Problem to work on: Starting at the top of the entries below, set down each line exactly as written, and stop after the line containing "standard.sh (not shown)".
:: Provided entries ::
Source: an optimization exercise on an open RTL-to-GDS flow (aim: a short achievable clock period and few clock cycles per item). Production flows keep margins and buffers that such runs may drop. The RTL was checked by simulation tests, not by an equivalence proof against the original design.

Design array_multiplier, start of the top module:
module array_multiplier (
	input  logic        clk,
	input  logic        reset,
	input  logic        in_valid,
	input  logic [15:0] x,
	input  logic [15:0] y,
	output logic        product_valid,
	output logic [31:0] product
);
==> flow/config.mk <==
export PLATFORM = sky130hd
export DESIGN_NAME = array_multiplier
export DESIGN_NICKNAME = array_multiplier
export VERILOG_FILES = /design/flow/design.v
export SDC_FILE = /design/flow/constraint.sdc
export NUM_CORES = 4
export LEC_CHECK = 0
export CAP_MARGIN = 20
export CORE_MARGIN = 2
export CORE_UTILIZATION = 40
export SETUP_SLACK_MARGIN = 3.5
export SLEW_MARGIN = 20
export SYNTH_HIERARCHICAL = 1
==> flow/constraint.sdc <==
create_clock -name core_clock -period 6.0 [get_ports {clk}]
set_input_delay 1.2000 -clock core_clock [delete_from_list [all_inputs] [get_ports {clk}]]
set_output_delay 1.2000 -clock core_clock [all_outputs]
set_load 0.01 [all_outputs]
standard.sh (not shown) runs the stock make flow with config.mk's settings and CLKGATE_MAP_FILE= SYNTH_SCRIPT=/design/flow/synth_recipe.tcl, a recipe that flattens the netlist after the stock synthesis.
==> flow/flow/run.sh <==
#!/bin/bash
# The standard layout (standard.sh: the standard flow's synthesis and ORFS flow), with one
# change: the buffers that buffer_ports puts on every input and output port
# are sky130_fd_sc_hd__buf_4 instead of the cell buffer_ports picks itself
# (a clkdlybuf4s50 delay cell), so that timing repair can size them within
# the buf_* family.  make's full output goes to flow_make.log.
set -euo pipefail
bash standard.sh "BUFFER_PORTS_ARGS=-buffer_cell sky130_fd_sc_hd__buf_4" finish > flow_make.log 2>&1
Testbench counts at the start, summed over its fixed seeds: cycles 6,392, products 3,200.
Rerun with:
- SETUP_SLACK_MARGIN: 3.5 -> 3.6
After rerunning:
- worst setup slack is better by 0.019 ns
- first-iteration DRC count rose by about 34%
- via count went up by about 0.7%
- count of clock-buffer cells in the layout came out higher by 2
- clock skew fell by 0.013 ns
Rerun with:
- SETUP_SLACK_MARGIN: 3.6 -> 4.0
Result:
- design area came out higher by 57%
- register-to-register slack gets worse by 0.18 ns
- global-route usage goes up by 8.5 points
- die area is unchanged
- utilization goes up by 28 points
- wire length went up by 78%

Starting RTL as in the previous note.
Settings: LEC_CHECK=0, CAP_MARGIN=20, CORE_MARGIN=2, CORE_UTILIZATION=40, SETUP_SLACK_MARGIN=3.5, SLEW_MARGIN=20, SYNTH_HIERARCHICAL=1; clock period 6.0 ns.
==> flow/flow/run.sh <==
#!/bin/bash
# The standard layout (standard.sh: the standard flow's synthesis and ORFS flow), with one
# change: the buffers that buffer_ports puts on every input and output port
# are sky130_fd_sc_hd__buf_8 instead of the cell buffer_ports picks itself
# (a clkdlybuf4s50 delay cell), so that timing repair can size them within
# the buf_* family.  make's full output goes to flow_make.log.
set -euo pipefail
bash standard.sh "BUFFER_PORTS_ARGS=-buffer_cell sky130_fd_sc_hd__buf_8" finish > flow_make.log 2>&1
The baseline passed the timing, DRC and antenna checks.
Testbench counts at the start, summed over its fixed seeds: cycles 6,392, products 3,200.
Then changed:
--- a/flow/flow/run.sh
+++ b/flow/flow/run.sh
@@ -4 +4 @@
-# are sky130_fd_sc_hd__buf_8 instead of the cell buffer_ports picks itself
+# are sky130_fd_sc_hd__buf_4 instead of the cell buffer_ports picks itself
@@ -8 +8 @@
-bash standard.sh "BUFFER_PORTS_ARGS=-buffer_cell sky130_fd_sc_hd__buf_8" finish > flow_make.log 2>&1
+bash standard.sh "BUFFER_PORTS_ARGS=-buffer_cell sky130_fd_sc_hd__buf_4" finish > flow_make.log 2>&1
Settings changed: SETUP_SLACK_MARGIN 3.5 to 3.8.
- die area does not change
- clock-buffer cell count drops by 5
- synthesized cell count is unchanged
- worst setup slack is worse by 0.077 ns
Then changed:
Settings changed: CORE_UTILIZATION 40 to 34, SETUP_SLACK_MARGIN 3.8 to 3.6.
Effect:
- The new run produced a clean layout
- register-to-register slack gets better by 0.16 ns
- global-route usage decreases by 6.0 points
- synthesized cell count is unchanged
- maximum frequency increases by 4.9%
- via count decreases by 15%
- core utilization decreases by 28 points
- non-clock buffer count decreases by 219
- design area decreases by 28%
- setup slack gets better by 0.12 ns
- clock-buffer cell count decreases by 1
Then changed:
Settings changed: CORE_UTILIZATION 34 to 46.
Outcome:
- utilization rises by 15 points
- hold slack barely changes
- setup slack improved by 0.0055 ns
- maximum frequency stays flat
- via count falls by 1.1%
- count of clock-buffer cells in the layout goes up by 2
Then changed:
==> flow/flow/run.sh (replaced) <==
#!/bin/bash
# The standard layout (standard.sh: the standard flow's synthesis and ORFS flow), with two
# changes: buffer_ports puts sky130_fd_sc_hd__buf_4 on every input and output
# port instead of the cell it picks itself (a clkdlybuf4s50 delay cell), and
# after global placement flow/outdrv.tcl sizes up each output port's buffer
# and the XOR/XNOR gate driving it.  Timing repair may still resize them.
# make's full output goes to flow_make.log.
set -euo pipefail
bash standard.sh "BUFFER_PORTS_ARGS=-buffer_cell sky130_fd_sc_hd__buf_4" \
  "POST_GLOBAL_PLACE_TCL=$PWD/flow/outdrv.tcl" finish > flow_make.log 2>&1
==> flow/flow/outdrv.tcl (new file) <==
# POST_GLOBAL_PLACE hook: on each output port, make the port buffer buf_6
# and an XOR, XNOR or inverter that drives it the _4 size, as these paths end a
# clock period early (the output delay) and cross a long wire to the pin.
foreach bterm [[ord::get_db_block] getBTerms] {
  if { [$bterm getIoType] != "OUTPUT" } { continue }
  set net [$bterm getNet]
  if { $net == "NULL" } { continue }
  foreach iterm [$net getITerms] {
    if { ![$iterm isOutputSignal] } { continue }
    set buf [$iterm getInst]
    if { ![string match "sky130_fd_sc_hd__buf_*" [[$buf getMaster] getName]] } { continue }
    replace_cell [$buf getName] sky130_fd_sc_hd__buf_6
    foreach bin [$buf getITerms] {
      if { ![$bin isInputSignal] } { continue }
      set inet [$bin getNet]
      if { $inet == "NULL" } { continue }
      foreach drv [$inet getITerms] {
        if { ![$drv isOutputSignal] } { continue }
        set gate [$drv getInst]
        set m [[$gate getMaster] getName]
        if { [regexp {^sky130_fd_sc_hd__(xnor2|xor2|inv)_[0-9]+$} $m -> f] } {
          replace_cell [$gate getName] sky130_fd_sc_hd__${f}_4
        }
      }
    }
  }
}
Outcome: Count of clock-buffer cells in the layout came out higher by 1; via count came out higher by 0.65%; wire length came out higher by 1.4%; synthesized area does not change; setup slack degrades by 0.014 ns; first-iteration DRC count came out higher by 6.0%; design area came out higher by 2.8%.

-- separate check: timing with driven ports --
How much do the figures lean on ideal ports? The routed layouts below were timed once more, with nothing changed but the port constraints.
Step 1: set_driving_cell puts a clkbuf_16 on clk and a buf_2 on each other input, an assumption about the parent block.
Step 2, shift: input delay + t, output delay - t, t = (earliest + latest rising clock arrival at the registers) / 2. This alone moves slack from input paths to output paths.
a / b / c = ideal / step 1 / step 2; a / b = the first two.
run	t, ns	setup WS [ns]	worst setup path at the end	latest minus earliest clock arrival (ns)	worst data-port slew with drivers (ns)
the first run of note 1	0.555	3.573 / 3.526 / 3.043	input to register	0.025 / 0.026	0.05
the second run of note 1	0.569	3.592 / 3.544 / 3.108	input to register	0.013 / 0.013	0.07
the third run of note 1	0.571	3.446 / 3.356 / 2.786	input to register	0.025 / 0.025	0.26
the first run of note 2	0.569	3.542 / 3.495 / 3.056	input to register	0.018 / 0.017	0.06
the second run of note 2	0.583	3.465 / 3.372 / 2.789	input to register	0.024 / 0.023	0.22
the third run of note 2	0.579	3.584 / 3.529 / 3.089	input to register	0.027 / 0.027	0.05
the fourth run of note 2	0.549	3.589 / 3.538 / 3.123	input to register	0.010 / 0.010	0.05
the fifth run of note 2	0.571	3.575 / 3.542 / 3.088	input to register	0.027 / 0.027	0.06
After both steps setup and hold are still met in every run listed. For the second run of note 2, which loses most, drivers alone change the setup slack by -0.093 ns; drivers and shift together by -0.676 ns.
:::
Exercise solution:
Source: an optimization exercise on an open RTL-to-GDS flow (aim: a short achievable clock period and few clock cycles per item). Production flows keep margins and buffers that such runs may drop. The RTL was checked by simulation tests, not by an equivalence proof against the original design.

Design array_multiplier, start of the top module:
module array_multiplier (
	input  logic        clk,
	input  logic        reset,
	input  logic        in_valid,
	input  logic [15:0] x,
	input  logic [15:0] y,
	output logic        product_valid,
	output logic [31:0] product
);
==> flow/config.mk <==
export PLATFORM = sky130hd
export DESIGN_NAME = array_multiplier
export DESIGN_NICKNAME = array_multiplier
export VERILOG_FILES = /design/flow/design.v
export SDC_FILE = /design/flow/constraint.sdc
export NUM_CORES = 4
export LEC_CHECK = 0
export CAP_MARGIN = 20
export CORE_MARGIN = 2
export CORE_UTILIZATION = 40
export SETUP_SLACK_MARGIN = 3.5
export SLEW_MARGIN = 20
export SYNTH_HIERARCHICAL = 1
==> flow/constraint.sdc <==
create_clock -name core_clock -period 6.0 [get_ports {clk}]
set_input_delay 1.2000 -clock core_clock [delete_from_list [all_inputs] [get_ports {clk}]]
set_output_delay 1.2000 -clock core_clock [all_outputs]
set_load 0.01 [all_outputs]
standard.sh (not shown) runs the stock make flow with config.mk's settings and CLKGATE_MAP_FILE= SYNTH_SCRIPT=/design/flow/synth_recipe.tcl, a recipe that flattens the netlist after the stock synthesis.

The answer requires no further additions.